2. The method as claimed in claim 1, characterized in that the subscriber stations carry out averaging over time of the synchronization information which is determined, by means of a priori knowledge of the burst structure and duration.

3. The method as claimed in claim 1 or 2, characterized in that the radio base station is designed with a matched filter with a downstream amplitude threshold value switch, and in each case a subscriber station transmits a specific synchronization sequence (3) to the radio base station within the delay time of the actual user data transmission (4), the radio base station receives the synchronization sequence (3) and determines the concrete signal transit time between the radio base station and the corresponding subscriber station by matched filtering with the upper transgression of an amplitude threshold value being evaluated as a trigger criterion at the filter output.

4. The method as claimed in claim 3, characterized in that the synchronization sequence (3) comprises a preamble and a plurality of identical symbols (S) which are spread with subscriber-specific or radio-system-specific maximum sequences or gold sequences, the individual symbols (5) being transmitted shifted successively by one system clock t sample with respect to one another in each case, and the radio base station uses all the amplitude values at the output of the matched filter at the precise times of the symbol change for evaluation purposes, the time when an amplitude threshold value is exceeded when a preamble is received being used as a reference time value.

5. The method as claimed in claim 3 or 4, characterized in that the radio base station transmits to the subscriber station via the central service channel a status signal specifying which subscriber station is to transmit its synchronization sequence (3), and after the evaluation of the signal transit time determined in the radio base station an item of information is transmitted to the respective subscriber station via the service channel, said item of information specifying at which subscriber-specific starting times the transmission of user data or control information in the uplink should start so that the parallel transmissions of all the subscriber stations are received in synchronism with the chip in the receiver of the radio base station.
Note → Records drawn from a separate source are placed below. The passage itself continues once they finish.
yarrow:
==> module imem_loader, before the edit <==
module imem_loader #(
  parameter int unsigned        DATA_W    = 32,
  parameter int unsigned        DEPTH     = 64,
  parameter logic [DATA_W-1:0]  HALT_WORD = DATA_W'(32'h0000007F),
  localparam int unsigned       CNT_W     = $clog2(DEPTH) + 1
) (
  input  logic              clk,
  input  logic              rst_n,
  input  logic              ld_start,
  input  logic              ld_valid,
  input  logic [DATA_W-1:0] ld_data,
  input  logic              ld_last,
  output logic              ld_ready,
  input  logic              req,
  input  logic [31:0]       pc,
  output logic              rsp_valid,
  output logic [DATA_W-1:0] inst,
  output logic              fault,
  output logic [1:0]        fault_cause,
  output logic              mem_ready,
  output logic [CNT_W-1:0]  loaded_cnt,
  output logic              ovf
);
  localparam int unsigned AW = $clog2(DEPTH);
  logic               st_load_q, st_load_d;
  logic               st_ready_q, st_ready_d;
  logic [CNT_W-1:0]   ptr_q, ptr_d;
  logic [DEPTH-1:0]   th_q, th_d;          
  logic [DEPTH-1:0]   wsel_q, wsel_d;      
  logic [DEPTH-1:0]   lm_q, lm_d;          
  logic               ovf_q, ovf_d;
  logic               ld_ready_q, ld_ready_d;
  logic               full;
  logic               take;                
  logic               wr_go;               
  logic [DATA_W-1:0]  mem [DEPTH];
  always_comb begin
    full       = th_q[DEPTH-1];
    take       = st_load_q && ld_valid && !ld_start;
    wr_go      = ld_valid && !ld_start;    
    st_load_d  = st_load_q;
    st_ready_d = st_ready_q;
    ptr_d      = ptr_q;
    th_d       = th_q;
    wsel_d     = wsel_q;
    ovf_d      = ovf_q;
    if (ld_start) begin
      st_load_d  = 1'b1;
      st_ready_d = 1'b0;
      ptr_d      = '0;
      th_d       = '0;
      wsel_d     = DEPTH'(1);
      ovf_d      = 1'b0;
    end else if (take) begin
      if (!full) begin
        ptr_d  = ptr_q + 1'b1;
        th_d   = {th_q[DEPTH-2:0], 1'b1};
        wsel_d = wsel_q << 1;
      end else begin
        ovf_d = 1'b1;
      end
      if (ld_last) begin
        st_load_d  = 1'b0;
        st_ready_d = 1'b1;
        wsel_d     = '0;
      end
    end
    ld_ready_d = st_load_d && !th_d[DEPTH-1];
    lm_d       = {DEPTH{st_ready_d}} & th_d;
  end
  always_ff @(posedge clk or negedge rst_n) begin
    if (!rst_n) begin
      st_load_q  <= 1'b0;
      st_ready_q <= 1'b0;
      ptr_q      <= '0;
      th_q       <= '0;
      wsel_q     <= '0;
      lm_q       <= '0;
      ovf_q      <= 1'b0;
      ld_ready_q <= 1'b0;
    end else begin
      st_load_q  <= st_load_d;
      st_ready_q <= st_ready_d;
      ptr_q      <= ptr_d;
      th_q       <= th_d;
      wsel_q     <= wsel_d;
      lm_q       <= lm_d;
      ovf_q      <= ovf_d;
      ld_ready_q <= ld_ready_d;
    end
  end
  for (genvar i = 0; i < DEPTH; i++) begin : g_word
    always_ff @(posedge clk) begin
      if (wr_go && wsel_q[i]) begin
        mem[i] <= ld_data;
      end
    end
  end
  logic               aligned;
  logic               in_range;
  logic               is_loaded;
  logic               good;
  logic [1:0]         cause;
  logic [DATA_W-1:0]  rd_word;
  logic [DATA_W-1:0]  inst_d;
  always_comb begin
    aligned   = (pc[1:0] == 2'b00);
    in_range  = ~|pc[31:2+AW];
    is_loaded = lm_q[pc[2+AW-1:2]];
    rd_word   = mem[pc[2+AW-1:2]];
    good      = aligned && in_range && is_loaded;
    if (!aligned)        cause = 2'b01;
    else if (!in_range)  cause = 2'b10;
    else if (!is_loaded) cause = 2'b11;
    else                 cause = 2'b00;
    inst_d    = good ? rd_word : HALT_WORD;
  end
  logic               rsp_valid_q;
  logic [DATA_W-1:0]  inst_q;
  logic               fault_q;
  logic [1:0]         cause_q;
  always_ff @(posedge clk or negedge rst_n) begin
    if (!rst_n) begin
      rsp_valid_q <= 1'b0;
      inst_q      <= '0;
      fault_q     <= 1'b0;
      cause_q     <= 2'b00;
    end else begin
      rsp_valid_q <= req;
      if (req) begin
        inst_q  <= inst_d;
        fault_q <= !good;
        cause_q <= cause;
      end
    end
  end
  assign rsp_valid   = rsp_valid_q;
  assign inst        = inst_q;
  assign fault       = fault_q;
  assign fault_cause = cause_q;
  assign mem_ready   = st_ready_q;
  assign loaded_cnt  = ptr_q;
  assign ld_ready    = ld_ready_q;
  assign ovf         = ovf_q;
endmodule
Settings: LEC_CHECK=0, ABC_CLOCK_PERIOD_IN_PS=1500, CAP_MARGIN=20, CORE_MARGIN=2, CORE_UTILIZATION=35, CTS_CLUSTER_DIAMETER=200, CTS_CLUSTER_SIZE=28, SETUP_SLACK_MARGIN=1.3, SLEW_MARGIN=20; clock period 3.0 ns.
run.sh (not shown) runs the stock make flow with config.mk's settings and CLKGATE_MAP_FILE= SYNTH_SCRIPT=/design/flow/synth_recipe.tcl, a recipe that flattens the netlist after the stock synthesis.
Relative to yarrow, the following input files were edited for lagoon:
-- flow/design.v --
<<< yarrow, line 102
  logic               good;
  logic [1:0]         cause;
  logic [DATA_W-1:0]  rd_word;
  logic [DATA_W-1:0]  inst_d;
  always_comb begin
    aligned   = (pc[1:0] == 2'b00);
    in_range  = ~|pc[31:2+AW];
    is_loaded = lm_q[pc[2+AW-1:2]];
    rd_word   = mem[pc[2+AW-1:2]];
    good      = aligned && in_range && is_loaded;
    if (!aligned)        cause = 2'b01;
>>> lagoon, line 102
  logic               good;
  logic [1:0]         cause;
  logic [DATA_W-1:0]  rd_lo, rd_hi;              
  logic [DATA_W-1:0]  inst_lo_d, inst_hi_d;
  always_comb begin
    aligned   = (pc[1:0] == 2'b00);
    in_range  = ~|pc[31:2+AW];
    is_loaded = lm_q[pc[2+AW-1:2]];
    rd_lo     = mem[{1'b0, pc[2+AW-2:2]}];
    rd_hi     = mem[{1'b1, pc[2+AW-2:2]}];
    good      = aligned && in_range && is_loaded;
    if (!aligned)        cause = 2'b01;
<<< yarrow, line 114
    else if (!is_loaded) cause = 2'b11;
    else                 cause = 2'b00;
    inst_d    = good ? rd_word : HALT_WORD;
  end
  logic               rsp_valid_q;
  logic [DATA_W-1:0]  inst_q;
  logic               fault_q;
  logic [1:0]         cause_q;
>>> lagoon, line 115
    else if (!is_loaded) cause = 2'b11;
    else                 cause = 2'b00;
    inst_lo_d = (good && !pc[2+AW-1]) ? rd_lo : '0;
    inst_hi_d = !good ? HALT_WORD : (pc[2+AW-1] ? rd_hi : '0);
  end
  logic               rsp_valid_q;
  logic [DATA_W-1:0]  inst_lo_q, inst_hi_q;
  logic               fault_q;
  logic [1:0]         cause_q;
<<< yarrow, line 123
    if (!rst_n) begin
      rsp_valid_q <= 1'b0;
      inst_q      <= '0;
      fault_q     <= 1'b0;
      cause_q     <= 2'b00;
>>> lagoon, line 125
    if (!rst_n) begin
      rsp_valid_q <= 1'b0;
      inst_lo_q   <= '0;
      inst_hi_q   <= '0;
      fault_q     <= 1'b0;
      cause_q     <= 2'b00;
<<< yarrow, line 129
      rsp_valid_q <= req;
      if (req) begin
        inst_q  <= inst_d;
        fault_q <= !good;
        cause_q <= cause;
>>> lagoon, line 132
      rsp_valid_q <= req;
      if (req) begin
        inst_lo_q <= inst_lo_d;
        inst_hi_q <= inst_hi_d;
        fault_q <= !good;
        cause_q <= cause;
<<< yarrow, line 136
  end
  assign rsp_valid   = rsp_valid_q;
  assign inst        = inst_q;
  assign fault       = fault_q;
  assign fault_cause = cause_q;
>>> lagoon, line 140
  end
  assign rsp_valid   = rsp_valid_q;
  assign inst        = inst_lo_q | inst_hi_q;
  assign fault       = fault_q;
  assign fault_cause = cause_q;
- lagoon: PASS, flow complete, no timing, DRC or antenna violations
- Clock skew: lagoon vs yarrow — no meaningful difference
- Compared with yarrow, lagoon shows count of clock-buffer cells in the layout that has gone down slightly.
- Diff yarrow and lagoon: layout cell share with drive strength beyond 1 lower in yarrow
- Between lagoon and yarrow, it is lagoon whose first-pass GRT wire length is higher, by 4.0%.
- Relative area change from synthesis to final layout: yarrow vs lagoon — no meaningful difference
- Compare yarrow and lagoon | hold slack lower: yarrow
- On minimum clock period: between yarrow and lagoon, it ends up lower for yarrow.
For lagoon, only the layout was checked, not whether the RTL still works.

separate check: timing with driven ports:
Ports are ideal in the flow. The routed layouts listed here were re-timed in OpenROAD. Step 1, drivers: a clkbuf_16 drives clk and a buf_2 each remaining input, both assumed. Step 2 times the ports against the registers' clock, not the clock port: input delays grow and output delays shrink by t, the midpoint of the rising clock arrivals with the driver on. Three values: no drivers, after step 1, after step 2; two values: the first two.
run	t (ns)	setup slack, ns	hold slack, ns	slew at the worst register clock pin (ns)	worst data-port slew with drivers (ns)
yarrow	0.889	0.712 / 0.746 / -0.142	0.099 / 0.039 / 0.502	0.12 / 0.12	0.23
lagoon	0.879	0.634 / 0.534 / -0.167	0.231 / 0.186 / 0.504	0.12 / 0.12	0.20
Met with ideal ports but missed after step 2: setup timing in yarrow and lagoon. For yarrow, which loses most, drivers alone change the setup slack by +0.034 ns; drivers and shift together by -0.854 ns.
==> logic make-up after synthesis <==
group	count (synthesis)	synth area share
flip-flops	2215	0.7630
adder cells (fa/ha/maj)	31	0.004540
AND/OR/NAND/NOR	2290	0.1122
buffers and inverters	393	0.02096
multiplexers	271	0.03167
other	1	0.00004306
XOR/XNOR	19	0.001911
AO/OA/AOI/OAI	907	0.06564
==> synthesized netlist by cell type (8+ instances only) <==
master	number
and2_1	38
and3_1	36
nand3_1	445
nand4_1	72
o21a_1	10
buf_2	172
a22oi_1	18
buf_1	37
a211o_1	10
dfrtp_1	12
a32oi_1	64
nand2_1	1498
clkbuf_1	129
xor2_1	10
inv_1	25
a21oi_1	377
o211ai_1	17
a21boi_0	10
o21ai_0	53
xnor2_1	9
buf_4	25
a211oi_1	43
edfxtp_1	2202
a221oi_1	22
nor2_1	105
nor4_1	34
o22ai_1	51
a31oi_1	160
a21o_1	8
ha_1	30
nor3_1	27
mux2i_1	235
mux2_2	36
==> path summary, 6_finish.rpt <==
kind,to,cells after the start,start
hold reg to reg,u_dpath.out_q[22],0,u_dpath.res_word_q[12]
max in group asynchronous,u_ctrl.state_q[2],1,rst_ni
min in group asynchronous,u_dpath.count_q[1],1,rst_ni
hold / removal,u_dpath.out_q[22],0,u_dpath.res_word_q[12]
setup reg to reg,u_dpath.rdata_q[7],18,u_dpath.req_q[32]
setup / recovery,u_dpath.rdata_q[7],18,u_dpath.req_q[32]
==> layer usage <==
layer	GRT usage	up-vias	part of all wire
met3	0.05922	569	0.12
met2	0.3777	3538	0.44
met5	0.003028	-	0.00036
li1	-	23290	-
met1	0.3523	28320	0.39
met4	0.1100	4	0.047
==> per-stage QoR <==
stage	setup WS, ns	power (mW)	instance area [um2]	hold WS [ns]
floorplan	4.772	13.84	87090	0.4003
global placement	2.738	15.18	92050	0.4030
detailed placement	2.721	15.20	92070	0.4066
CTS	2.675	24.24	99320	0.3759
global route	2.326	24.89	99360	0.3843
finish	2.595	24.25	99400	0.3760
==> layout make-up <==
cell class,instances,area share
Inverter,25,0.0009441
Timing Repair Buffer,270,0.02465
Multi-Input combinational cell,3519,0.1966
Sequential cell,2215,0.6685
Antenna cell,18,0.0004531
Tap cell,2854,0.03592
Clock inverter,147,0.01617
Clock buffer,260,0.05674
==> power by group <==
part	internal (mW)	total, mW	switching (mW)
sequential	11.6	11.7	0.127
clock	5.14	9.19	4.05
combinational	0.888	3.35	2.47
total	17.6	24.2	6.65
6. The method as claimed in one of the preceding claims, characterized in that orthogonal gold sequences of the length of one symbol in each case are used for the code spreading of the data both in the uplink and in the downlink.

7. The method as claimed in one of the preceding claims, characterized in that adjacent radio transmission systems operate in different frequency positions and/or use different spread sequences in each case and/or use spread sequences from different code families.

8. The method as claimed in claim 7, characterized in that the respective radio base stations of the adjacent radio transmission systems operate synchronously with one another in the uplink cycle and in the downlink cycle.

9. A device for synchronization within a full-duplex-capable radio transmission system with CDMA
access with TDD mode, comprising a central radio base station and a plurality of subscriber stations which are independent of one another, a matched filter with amplitude threshold value switch being assigned to each subscriber station at the reception end and at least one matched filter with amplitude threshold value switch being assigned to the radio base station at the reception end, characterized in that a preamble can be generated in the radio base station by spreading with a specific maximum sequence or gold sequence which is uniform for the radio transmission system and said preamble can be transmitted synchronously in all telecommunications channels from [sic] the actual user data transmission to the subscriber station.

10. The device as claimed in claim 9, characterized in that the radio transmission system is designed as a wireless local loop system.